1 Introduction

In the following, footnotes only refer to the documents necessary for the understanding of the text.

The demand for data quality is old. Already the EU data protection directive did contain “principles relating to data quality”. Article 6 states that personal data “must be accurate and, where necessary, kept up to date”. However, as sanctions for non-compliance were left out, the German legislator did not transfer those principles into national law, i.e., the German Federal Data Protection Act (BDSG).Footnote 1 Unlike Germany, other European countries such as Austria implemented the provisions concerning data quality.Footnote 2 Switzerland has even extended the regulations. According to Article 5 of the Swiss Data Protection Act,Footnote 3 the processor of personal data has to ensure its accuracy by taking all reasonable steps to correct or erase data that are incorrect or incomplete in light of the purpose of its collection or processing.

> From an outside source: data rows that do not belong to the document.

## src/hdl/assert_macros.svh

```systemverilog
// Assertion macros used by the segment prime sieve datapath.
`ifndef ASSERT_MACROS_SVH
`define ASSERT_MACROS_SVH

// Checks that a condition holds at every clock edge outside reset.
`define SPS_ASSERT_ALWAYS(lbl, clk, rst, cond, msg) \
   lbl: assert property (@(posedge clk) disable iff (rst) (cond)) else $error(msg);

// Checks that a consequent holds in the same cycle as its antecedent.
`define SPS_ASSERT_IMPLY(lbl, clk, rst, ante, cons, msg) \
   lbl: assert property (@(posedge clk) disable iff (rst) (ante) |-> (cons)) else $error(msg);

`endif

```

## src/hdl/sps_pkg.sv

```systemverilog
// Types, constants and command codes shared by the segment prime sieve modules.
package sps_pkg;

   localparam int VALUE_W          = 32;
   localparam int EXT_W            = 34;
   localparam int BASE_DEPTH       = 65536;
   localparam int BASE_AW          = 16;
   localparam int ROOT_W           = 9;
   localparam int P_W              = 17;
   localparam int PP_W             = 34;
   localparam int DIV_STEPS        = 34;
   localparam int DCNT_W           = 6;
   localparam int MAX_RESULTS      = 55;
   localparam int RES_W            = 6;
   localparam int DEF_SEGMENT_SPAN = 256;
   localparam int DEF_VALUE_BITS   = 32;

   typedef enum logic [4:0] {
      ST_IDLE, ST_BFILL, ST_BREAD, ST_BCHK, ST_BMARK, ST_SINIT, ST_OFILL, ST_PINIT,
      ST_PREAD, ST_PCHK, ST_DSTEP, ST_MUL, ST_FIX1, ST_FIX2, ST_FIX3, ST_OMARK,
      ST_CINIT, ST_CREAD, ST_CCHK, ST_EINIT, ST_EWAIT, ST_EREAD, ST_ECHK
   } state_type;

   typedef enum logic [4:0] {
      CMD_NONE, CMD_LOAD, CMD_BFILL, CMD_BREAD, CMD_BCHK, CMD_BMARK, CMD_OINIT,
      CMD_OFILL, CMD_PINIT, CMD_PREAD, CMD_PNEXT, CMD_DSTART, CMD_DSTEP, CMD_MUL,
      CMD_FIX1, CMD_FIX2, CMD_FIX3, CMD_OMARK, CMD_CINIT, CMD_CREAD, CMD_CCHK,
      CMD_EINIT, CMD_EREAD, CMD_ECHK
   } cmd_type;

   typedef struct packed {
      logic base_mark;
      logic bfill_last;
      logic i_last;
      logic bmark_last;
      logic has_odd;
      logic ofill_last;
      logic p_done;
      logic div_last;
      logic idx_in_range;
      logic odd_mark;
      logic scan_last;
      logic emit_done;
      logic out_pending;
   } status_type;

endpackage

```

## src/hdl/sps_ctrl.sv

```systemverilog
// Controller state machine that sequences the base sieve, segment sieve and result run.
module sps_ctrl (
   input  logic                clock,
   input  logic                reset,
   input  logic                req_tvalid,
   output logic                req_tready,
   input  sps_pkg::status_type status,
   output sps_pkg::cmd_type    cmd
);

   sps_pkg::state_type state_ff, state_in;
   logic               base_ready_ff, base_ready_in;

   always_ff @(posedge clock) begin
      if (reset) begin
         state_ff      <= sps_pkg::ST_IDLE;
         base_ready_ff <= 1'b0;
      end else begin
         state_ff      <= state_in;
         base_ready_ff <= base_ready_in;
      end
   end

   always_comb begin
      state_in      = state_ff;
      cmd           = sps_pkg::CMD_NONE;
      req_tready    = 1'b0;
      base_ready_in = base_ready_ff || (state_ff == sps_pkg::ST_SINIT);
      case (state_ff)
         sps_pkg::ST_IDLE: begin
            req_tready = 1'b1;
            if (req_tvalid) begin
               cmd      = sps_pkg::CMD_LOAD;
               state_in = base_ready_ff ? sps_pkg::ST_SINIT : sps_pkg::ST_BFILL;
            end
         end
         sps_pkg::ST_BFILL: begin
            cmd = sps_pkg::CMD_BFILL;
            if (status.bfill_last) state_in = sps_pkg::ST_BREAD;
         end
         sps_pkg::ST_BREAD: begin
            cmd      = sps_pkg::CMD_BREAD;
            state_in = sps_pkg::ST_BCHK;
         end
         sps_pkg::ST_BCHK: begin
            cmd = sps_pkg::CMD_BCHK;
            if (status.base_mark) state_in = sps_pkg::ST_BMARK;
            else if (status.i_last) state_in = sps_pkg::ST_SINIT;
            else state_in = sps_pkg::ST_BREAD;
         end
         sps_pkg::ST_BMARK: begin
            cmd = sps_pkg::CMD_BMARK;
            if (status.bmark_last) begin
               state_in = status.i_last ? sps_pkg::ST_SINIT : sps_pkg::ST_BREAD;
            end
         end
         sps_pkg::ST_SINIT: begin
            cmd      = sps_pkg::CMD_OINIT;
            state_in = status.has_odd ? sps_pkg::ST_OFILL : sps_pkg::ST_CINIT;
         end
         sps_pkg::ST_OFILL: begin
            cmd = sps_pkg::CMD_OFILL;
            if (status.ofill_last) state_in = sps_pkg::ST_PINIT;
         end
         sps_pkg::ST_PINIT: begin
            cmd      = sps_pkg::CMD_PINIT;
            state_in = sps_pkg::ST_PREAD;
         end
         sps_pkg::ST_PREAD: begin
            cmd      = sps_pkg::CMD_PREAD;
            state_in = sps_pkg::ST_PCHK;
         end
         sps_pkg::ST_PCHK: begin
            if (status.p_done) begin
               state_in = sps_pkg::ST_CINIT;
            end else if (!status.base_mark) begin
               cmd      = sps_pkg::CMD_PNEXT;
               state_in = sps_pkg::ST_PREAD;
            end else begin
               cmd      = sps_pkg::CMD_DSTART;
               state_in = sps_pkg::ST_DSTEP;
            end
         end
         sps_pkg::ST_DSTEP: begin
            cmd = sps_pkg::CMD_DSTEP;
            if (status.div_last) state_in = sps_pkg::ST_MUL;
         end
         sps_pkg::ST_MUL: begin
            cmd      = sps_pkg::CMD_MUL;
            state_in = sps_pkg::ST_FIX1;
         end
         sps_pkg::ST_FIX1: begin
            cmd      = sps_pkg::CMD_FIX1;
            state_in = sps_pkg::ST_FIX2;
         end
         sps_pkg::ST_FIX2: begin
            cmd      = sps_pkg::CMD_FIX2;
            state_in = sps_pkg::ST_FIX3;
         end
         sps_pkg::ST_FIX3: begin
            cmd      = sps_pkg::CMD_FIX3;
            state_in = sps_pkg::ST_OMARK;
         end
         sps_pkg::ST_OMARK: begin
            if (status.idx_in_range) begin
               cmd = sps_pkg::CMD_OMARK;
            end else begin
               cmd      = sps_pkg::CMD_PNEXT;
               state_in = sps_pkg::ST_PREAD;
            end
         end
         sps_pkg::ST_CINIT: begin
            cmd      = sps_pkg::CMD_CINIT;
            state_in = status.has_odd ? sps_pkg::ST_CREAD : sps_pkg::ST_EINIT;
         end
         sps_pkg::ST_CREAD: begin
            cmd      = sps_pkg::CMD_CREAD;
            state_in = sps_pkg::ST_CCHK;
         end
         sps_pkg::ST_CCHK: begin
            cmd      = sps_pkg::CMD_CCHK;
            state_in = status.scan_last ? sps_pkg::ST_EINIT : sps_pkg::ST_CREAD;
         end
         sps_pkg::ST_EINIT: begin
            if (!status.out_pending) begin
               cmd      = sps_pkg::CMD_EINIT;
               state_in = sps_pkg::ST_EWAIT;
            end
         end
         sps_pkg::ST_EWAIT: begin
            if (!status.out_pending) state_in = sps_pkg::ST_EREAD;
         end
         sps_pkg::ST_EREAD: begin
            if (status.emit_done) begin
               state_in = sps_pkg::ST_IDLE;
            end else begin
               cmd      = sps_pkg::CMD_EREAD;
               state_in = sps_pkg::ST_ECHK;
            end
         end
         sps_pkg::ST_ECHK: begin
            cmd      = sps_pkg::CMD_ECHK;
            state_in = status.odd_mark ? sps_pkg::ST_EWAIT : sps_pkg::ST_EREAD;
         end
         default: begin
            state_in = sps_pkg::ST_IDLE;
         end
      endcase
   end

endmodule

```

Against this background and considering the relevance of Article 6 of the EU Data Protection Directive in the legal policy discussion, the silence of the German law is astounding. The European Court of Justice (ECJ) emphasized the principles of data quality in its Google decision not without reason. It pointed out that any processing of personal data must comply with the principles laid down in Article 6 of the Directive as regards the quality of the data (Ref. 73).Footnote 4 Regarding the principle of data accuracy the Court also pointed out “even initially lawful processing of accurate data may, in the course of time, become incompatible with the Directive where those data are no longer necessary in the light of the purposes for which they were collected or processed”.Footnote 5

However, embedding the principle of data quality in data protection law seems to be the wrong approach, since data quality has little to do with data protection. Just think of someone who needs a loan. If he receives a very positive credit score due to overaged data and/or his rich uncle’s data, there is no reason to complain, while under different circumstances he would call for accuracy. At the same time, it is not clear why only natural persons should be affected by the issue of data quality. The fatal consequences of incorrect references on the solvency of a company became obvious in the German case Kirchgruppe v. Deutsche Bank, for example.Footnote 6

At first, data quality is highly interesting for the data economy, i.e., the data processing industry. The demand of data processors is to process as much valid, up-to-date, and correct data as possible in the user’s own interest. Therefore, normative fragments of a duty to ensure data quality can be found in security-relevant areas. Suchlike provisions apply to flight organizations throughout Europe,Footnote 7 statistical authoritiesFootnote 8 or financial service providers,Footnote 9 for example. In civil law, the data quality requirement is particularly important with regard to the general sanctions for the use of false data. Negative consequences for the data subject have often been compensated by damages from the general civil law, for example, by means of section 824 BGB or the violation of pre-contractual diligence obligations under section 280 BGB. However, there is no uniform case law on such information liability.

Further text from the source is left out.